Data shown START

$ cat config.mk
export PLATFORM = sky130hd
export DESIGN_NAME = zoom_addr_gen_flat
export DESIGN_NICKNAME = d
export VERILOG_FILES = /design/src/rtl/zoom_pkg.sv /design/src/rtl/zoom_addr_gen_if.sv /design/src/rtl/zoom_axis_cnt.sv /design/src/rtl/zoom_addr_gen.sv /design/src/flat_wrapper.sv
export SDC_FILE = /design/constraint.sdc
export NUM_CORES = 1
export LEC_CHECK = 0
export BUFFER_PORTS_ARGS = -buffer_cell sky130_fd_sc_hd__buf_2
export CORE_UTILIZATION = 30
export CTS_CLUSTER_SIZE = 20
export DETAILED_ROUTE_END_ITERATION = 12
export PLACE_DENSITY = 0.56
export SKIP_CTS_REPAIR_TIMING = 1
export SLEW_MARGIN = 20
export SYNTH_ARGS = -nofsm -noshare
export SYNTH_HDL_FRONTEND = slang
export SYNTH_HIERARCHICAL = 1
export SYNTH_SLANG_ARGS = --single-unit
$ cat constraint.sdc
create_clock -name clk -period 2.4 [get_ports clk]
set_input_delay 0.12 -clock clk [delete_from_list [all_inputs] [get_ports clk]]
set_output_delay 0.12 -clock clk [all_outputs]
set_load 0.03 [all_outputs]
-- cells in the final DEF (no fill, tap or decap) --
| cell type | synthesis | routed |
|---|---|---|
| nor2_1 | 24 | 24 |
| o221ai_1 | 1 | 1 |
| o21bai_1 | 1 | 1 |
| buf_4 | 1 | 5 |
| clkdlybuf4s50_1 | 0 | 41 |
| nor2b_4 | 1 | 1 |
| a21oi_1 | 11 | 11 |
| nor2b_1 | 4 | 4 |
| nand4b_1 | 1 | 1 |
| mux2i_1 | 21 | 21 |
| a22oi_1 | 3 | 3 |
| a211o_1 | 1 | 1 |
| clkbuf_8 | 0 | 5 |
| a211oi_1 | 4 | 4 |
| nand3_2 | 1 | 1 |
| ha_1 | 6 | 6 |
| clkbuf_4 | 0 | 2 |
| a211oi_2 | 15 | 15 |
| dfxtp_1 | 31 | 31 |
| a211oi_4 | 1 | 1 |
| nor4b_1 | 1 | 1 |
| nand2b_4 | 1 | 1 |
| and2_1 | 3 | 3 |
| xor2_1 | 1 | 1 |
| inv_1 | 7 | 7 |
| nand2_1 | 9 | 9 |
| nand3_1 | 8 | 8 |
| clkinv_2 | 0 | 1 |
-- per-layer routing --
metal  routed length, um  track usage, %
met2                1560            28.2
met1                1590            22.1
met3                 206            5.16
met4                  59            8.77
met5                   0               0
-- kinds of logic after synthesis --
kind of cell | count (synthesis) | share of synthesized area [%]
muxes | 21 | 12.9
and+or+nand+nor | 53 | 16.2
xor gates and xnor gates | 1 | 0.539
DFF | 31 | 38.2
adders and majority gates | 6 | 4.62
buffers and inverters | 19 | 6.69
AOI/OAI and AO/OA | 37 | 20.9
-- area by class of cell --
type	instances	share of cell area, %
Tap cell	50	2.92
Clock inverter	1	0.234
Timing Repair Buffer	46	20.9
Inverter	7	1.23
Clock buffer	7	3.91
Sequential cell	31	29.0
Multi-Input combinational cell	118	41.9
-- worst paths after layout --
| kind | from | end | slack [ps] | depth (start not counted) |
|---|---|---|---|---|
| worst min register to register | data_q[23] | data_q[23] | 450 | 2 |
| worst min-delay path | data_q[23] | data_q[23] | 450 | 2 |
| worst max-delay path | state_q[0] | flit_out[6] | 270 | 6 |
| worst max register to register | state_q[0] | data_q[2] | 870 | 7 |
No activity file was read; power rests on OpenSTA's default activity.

Data shown END

# Task:
Among the lines above, find the ones containing "register" and copy them.

# Written response:
| worst min register to register | data_q[23] | data_q[23] | 450 | 2 |
| worst max register to register | state_q[0] | data_q[2] | 870 | 7 |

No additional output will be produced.